Navigating the Energy Revolution
by Abdullah M. Al-Shehri,Julian Popov-RIYADH/LONDON – For decades, the international energy landscape has been relatively stable, with producers like Saudi Arabia, Iran, and Algeria selling oil and gas to consumers in the United States and Europe. In a few years, however, the energy terrain is likely to be unrecognizable, as dramatic technological, economic, and geopolitical changes reshape commercial relationships worldwide.
What is needed is a new governance structure, one that moves beyond traditional bilateral relationships between producers and consumers. In a rapidly evolving world, guaranteeing energy security will require the careful management of multiple, interlocking relationships. Only an inclusive international forum, in which complex ideas can be shared and debated, is likely to prove adequate to the task of navigating the new era of energy use, production, and consumption.

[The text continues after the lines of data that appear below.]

==> src/rtl/note_ram_sequencer.sv <==
// Note RAM sequencer: records one note per beat into a 64x32 RAM and
// plays the recording back one note per beat, optionally looping.
module note_ram_sequencer #(
    parameter int ADDR_W = 6,
    parameter int DEPTH  = 64,
    parameter int DATA_W = 32
) (
    input  logic              clk,
    input  logic              resetn,
    input  logic              beat,
    input  logic              rec_start,
    input  logic              play_start,
    input  logic              stop,
    input  logic              loop_en,
    input  logic [DATA_W-1:0] note_in,
    input  logic [DATA_W-1:0] ram_q,
    output logic [ADDR_W-1:0] ram_addr,
    output logic              ram_wren,
    output logic [DATA_W-1:0] ram_wdata,
    output logic [DATA_W-1:0] note_out,
    output logic              note_valid,
    output logic              busy,
    output logic [1:0]        state,
    output logic [ADDR_W:0]   rec_len
);

    typedef enum logic [1:0] {
        IDLE   = 2'b00,
        RECORD = 2'b01,
        PLAY   = 2'b10
    } state_t;

    localparam logic [ADDR_W:0]   FULL  = (ADDR_W+1)'(DEPTH);
    localparam logic [ADDR_W:0]   ONE_L = (ADDR_W+1)'(1);
    localparam logic [ADDR_W-1:0] ONE_P = ADDR_W'(1);

    state_t            st;
    logic [ADDR_W-1:0] wr_ptr;
    logic [ADDR_W-1:0] rd_ptr;
    logic              cap_pend;
    logic              last_rd;

    assign last_rd = ({1'b0, rd_ptr} + ONE_L) == rec_len;
    assign state   = st;
    assign busy    = (st != IDLE);

    always_comb begin
        ram_addr = '0;
        unique case (st)
            RECORD:  ram_addr = wr_ptr;
            PLAY:    ram_addr = rd_ptr;
            default: ram_addr = '0;
        endcase
    end

    always_ff @(posedge clk) begin
        if (!resetn) begin
            st         <= IDLE;
            wr_ptr     <= '0;
            rd_ptr     <= '0;
            rec_len    <= '0;
            cap_pend   <= 1'b0;
            ram_wren   <= 1'b0;
            ram_wdata  <= '0;
            note_out   <= '0;
            note_valid <= 1'b0;
        end else begin
            note_valid <= 1'b0;
            unique case (st)
                IDLE: begin
                    ram_wren  <= 1'b0;
                    ram_wdata <= '0;
                    cap_pend  <= 1'b0;
                    if (rec_start) begin
                        st      <= RECORD;
                        wr_ptr  <= '0;
                        rec_len <= '0;
                    end else if (play_start && rec_len != '0) begin
                        st     <= PLAY;
                        rd_ptr <= '0;
                    end
                end
                RECORD: begin
                    ram_wren  <= 1'b0;
                    ram_wdata <= '0;
                    // a write in flight always completes, even on stop
                    if (ram_wren) begin
                        wr_ptr  <= wr_ptr + ONE_P;
                        rec_len <= rec_len + ONE_L;
                    end
                    if (stop || (ram_wren && (rec_len + ONE_L) == FULL)) begin
                        st <= IDLE;
                    end else if (beat && !ram_wren) begin
                        ram_wren  <= 1'b1;
                        ram_wdata <= note_in;
                    end
                end
                PLAY: begin
                    cap_pend <= beat && !stop;
                    if (cap_pend) begin
                        note_out   <= ram_q;
                        note_valid <= 1'b1;
                        if (!last_rd) begin
                            rd_ptr <= rd_ptr + ONE_P;
                        end else if (loop_en) begin
                            rd_ptr <= '0;
                        end else begin
                            st <= IDLE;
                        end
                    end
                    if (stop) begin
                        st <= IDLE;
                    end
                end
                default: st <= IDLE;
            endcase
        end
    end

endmodule
==> config.mk <==
export PLATFORM = sky130hd
export DESIGN_NAME = note_ram_sequencer
export DESIGN_NICKNAME = d
export VERILOG_FILES = /design/src/rtl/note_ram_sequencer.sv
export SDC_FILE = /design/constraint.sdc
export NUM_CORES = 1
export LEC_CHECK = 0
export ABC_AREA = 1
export BUFFER_PORTS_ARGS = -buffer_cell sky130_fd_sc_hd__buf_4
export CORE_UTILIZATION = 50
export DETAILED_ROUTE_END_ITERATION = 8
export MAX_ROUTING_LAYER = met4
export PLACE_DENSITY = 0.9
export SYNTH_ARGS = -nofsm -noshare
export SYNTH_HDL_FRONTEND = slang
export SYNTH_SLANG_ARGS = --single-unit
==> constraint.sdc <==
create_clock -name clk -period 3.1 [get_ports clk]
set_input_delay 0.62 -clock clk [delete_from_list [all_inputs] [get_ports clk]]
set_output_delay 0.62 -clock clk [all_outputs]
set_load 0.05 [all_outputs]
Word level (Yosys, flattened, before mapping)
Index checks and enable logic that the tools add are counted.
{"block": "classes", "add_sub_neg": 4, "eq_ne": 15, "muxes": 29, "n_reduce_logical": 17}
{"cell": "32-bit 2-to-1 mux", "count": 2}
{"cell": "32-bit one-hot mux with 2 select lines", "count": 1}
{"cell": "6-bit 2-to-1 mux", "count": 7}
{"cell": "6-bit one-hot mux with 2 select lines", "count": 3}
{"cell": "3-bit inequality test, second input constant", "count": 5}
{"cell": "2-bit 2-to-1 mux", "count": 7}
{"cell": "7-bit 2-to-1 mux", "count": 2}
{"cell": "7-bit one-hot mux with 2 select lines", "count": 1}
{"cell": "6-bit by 1-bit adder with 6-bit output, second input constant", "count": 2}
{"cell": "2-bit inequality test, second input constant", "count": 6}
{"cell": "5-bit AND reduction", "count": 2}
{"cell": "6-bit by 1-bit adder with 7-bit output, second input constant", "count": 1}
{"cell": "7-bit by 1-bit adder with 7-bit output, second input constant", "count": 1}
{"cell": "7-bit == test", "count": 1}
{"cell": "7-bit == test, second input constant", "count": 1}
{"cell": "7-bit nonzero test", "count": 1}
{"cell": "2-bit one-hot mux with 3 select lines", "count": 1}
{"cell": "2-bit nonzero test", "count": 3}
{"cell": "1-bit logical AND", "count": 4}
{"cell": "1-bit one-hot mux with 2 select lines", "count": 2}
{"cell": "2-bit AND reduction", "count": 2}
{"cell": "1-bit 2-to-1 mux", "count": 3}
{"cell": "3-bit AND reduction", "count": 1}
{"cell": "2-bit by 1-bit == test with 1-bit output, second input constant", "count": 1}
{"cell": "other kinds (4)", "count": 5}
{"block": "totals", "regBits": 88, "in_bits": 71, "output_inout_bits": 82, "elab_cells": 74}

Depth between registers and ports, before layout
{"block": "depth", "word_depth": 6, "mapped_depth": 13}

Least setup slack after synthesis
OpenSTA, ideal clock, no wires.
{"block": "synth_timing", "kind": "register to output", "start": "reg st[0], in the netlist state[0]", "end": "out ram_addr[0]", "arrival_ns": 2.173, "slack_ns": 0.307, "stages_incl_launch_ff": 7, "n_path_buf": 3, "cell_sequence": "dfxtp_1 > ha_1 > clkbuf_2 > buf_6 > buf_6 > nand2_1 > a21oi_1"}
{"block": "synth_between", "elab_chain_len": 2}
{"element": "from (decl)", "line_no": "37", "rtl": "state_t st;"}
{"element": "from (signal assigned)", "line_no": "58", "rtl": "st <= IDLE;"}
{"element": "from (signal assigned)", "line_no": "75", "rtl": "st <= RECORD;"}
{"element": "from (signal assigned)", "line_no": "79", "rtl": "st <= PLAY;"}
{"element": "2-bit == test or 2-bit by 1-bit == test with 1-bit output (tied branches)", "line_no": "49", "rtl": "unique case (st)"}
{"element": "6-bit one-hot mux with 2 select lines (*)", "line_no": "49"}
{"element": "to (decl)", "line_no": "17", "rtl": "output logic [ADDR_W-1:0] ram_addr,"}
Every way passes the cells marked *; elsewhere a longest branch is shown, timed or not.

Final worst setup path
{"block": "layout_timing", "start": "reg st[0], in the netlist state[0]", "end": "out ram_addr[5]"}
The elaborated chain is that of the path after synthesis.

==> metrics.txt <==
met2 usage 39.7%; die width 94.4 um; worst r2r dst ram_wdata[2]$_SDFFE_PN0P_; Unique masters post-synth 34; Sw Ratio a little over two fifths; die footprint 8910 um2; drt wl/cell 13.3 um; Final setup viols 0; clk buf depth 2; Placer Congestion 0.988; Rows 33; area grow syn2layout 29.9%; fillcell total 713; buffers added on ports around 150; Worst R2R Path Depth 11; most frequent cell after synthesis nand2_1; Max VDD drop 0.292 mV; Max stage delay on crit path 0.44 ns; Reg2Reg Setup Slack 0.84 ns; RSZ-0062 raised after global routing no; global-route wire length before repair 17000 um; Final Hold Viols 0; outcome complete, no violations; Clock power frac 22.7%; Synth top cells by count nand2_1 (113), nor2_1 (103), dfxtp_1 (88), inv_1 (44), o21ai_0 (37); worst-path cell chain inv_1 -> ha_1 -> nand2_1 -> a21oi_1 -> buf_4; Slew Viols, Final 0; multi-input logic area 2140 um2; max_cap viols 0; Starting Density 51.7%; area leader, netlist dfxtp_1; final worst-path cycle share 77.3%; CTS tree built; EDFF count, synth 0; vias in the first global route 3762; Ports around 150; # DRC 0; Via Count 4122; Total Nets Final 779; Setup TNS Final 0 ns; Startpoint Class flop; CP startpoint state[0]$_SDFFE_PN0P_; initial detailed-routing violation count 156; synthesized net count 639; Setup CP Type reg -> out; largest net degree at the start of global routing 44; Layout Skew a little under 0.01 ns; Syn Inst Count 560; Gates resized, CTS repair 0; top-area cell type share of the netlist area between 40% and 50%; Worst slew margin 34.8%; Gate power share 36.8%; drt via density around 5; Worst-path clk slew 0.10 ns; asr flop ratio synth 0%; worst hold path class reg -> reg; Synth area leaders dfxtp_1 (41%), nand2_1 (9.9%), nor2_1 (9.1%); Int Pwr between 1.5 and 2 mW; FMAX 0.417 GHz; CTS buffer count 9; Critical R2R Launch rec_len[1]$_SDFFE_PN0P_; H-tree level count 3; Power per Cell Area 567 nW/um2; worst-skew pair later-pin latency 0.36 ns; crit end category output port; Critical Path End ram_addr[5]; Primary FF master, synth dfxtp_1; Yosys reg bits 88; Most Crowded Layer GR met2; ratio of cells with drive above 1 in the final layout 34.8%; Detail Placement HPWL 7910 um; Slowest cell on crit path ha_1; Core ar. 8260 um2; antenna diode count 0; Syn Area/Cell 7.63 um2; Synth Warn # 0; remaining antenna violation count after routing 0; crit path max fanout 12; CTS sink cnt 88; minimum clock period after layout 2.40 ns; met1 GRT Util 30.1%; gr usage total 24.9%; Placed Cells 794; post-CTS setup buffers 0; initial antenna violation count 0; CTS root buf clkbuf_8; grt met3 use 5.56%; WL final 10800 um; Flop pwr share between 40% and 50%; final std cells w/o fill 810; mapped cell area 4270 um2; CTS Hold Bufs 0; register area 1760 um2; Critical Path AT 1.78 ns; Leak between 2 and 2.5 nW; Psw 1.31 mW; Die Y approximately 94 um; Hold WS just under 0.5 ns; pin slew with the least headroom to its limit 0.977 ns; grt total ovfl 0; DRT Pass-1 Iters 5; sequential share of the synthesized area 41.3%; CP required 2.48 ns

The ongoing changes are profound. In many energy-exporting countries, domestic consumption is rising steeply. Historically, these countries have treated energy as a cheap resource. Today, they are increasingly taking steps to remove subsidies, introduce market prices, and increase efficiency – policies that are more typically associated with energy-importing countries. BP predicts that in the Middle East, with its extensive fossil-fuel reserves, primary energy consumption will grow 77% by 2035.
At the same time, some traditional importers are tapping new sources of energy and becoming producers, changing the direction of energy flows. The shale-energy revolution in the US is perhaps the best-known example of this shift, but it is not the only one.
The rapidly growing renewable-energy industry is another factor disrupting traditional relationships between producers and consumers. In the first half of 2014, 13% of electricity in Germany came from wind energy alone. Denmark, a country that in the 1970s was almost entirely dependent on energy imports, is now the European Union’s only net energy exporter, often generating more than 100% of its electricity needs from wind power.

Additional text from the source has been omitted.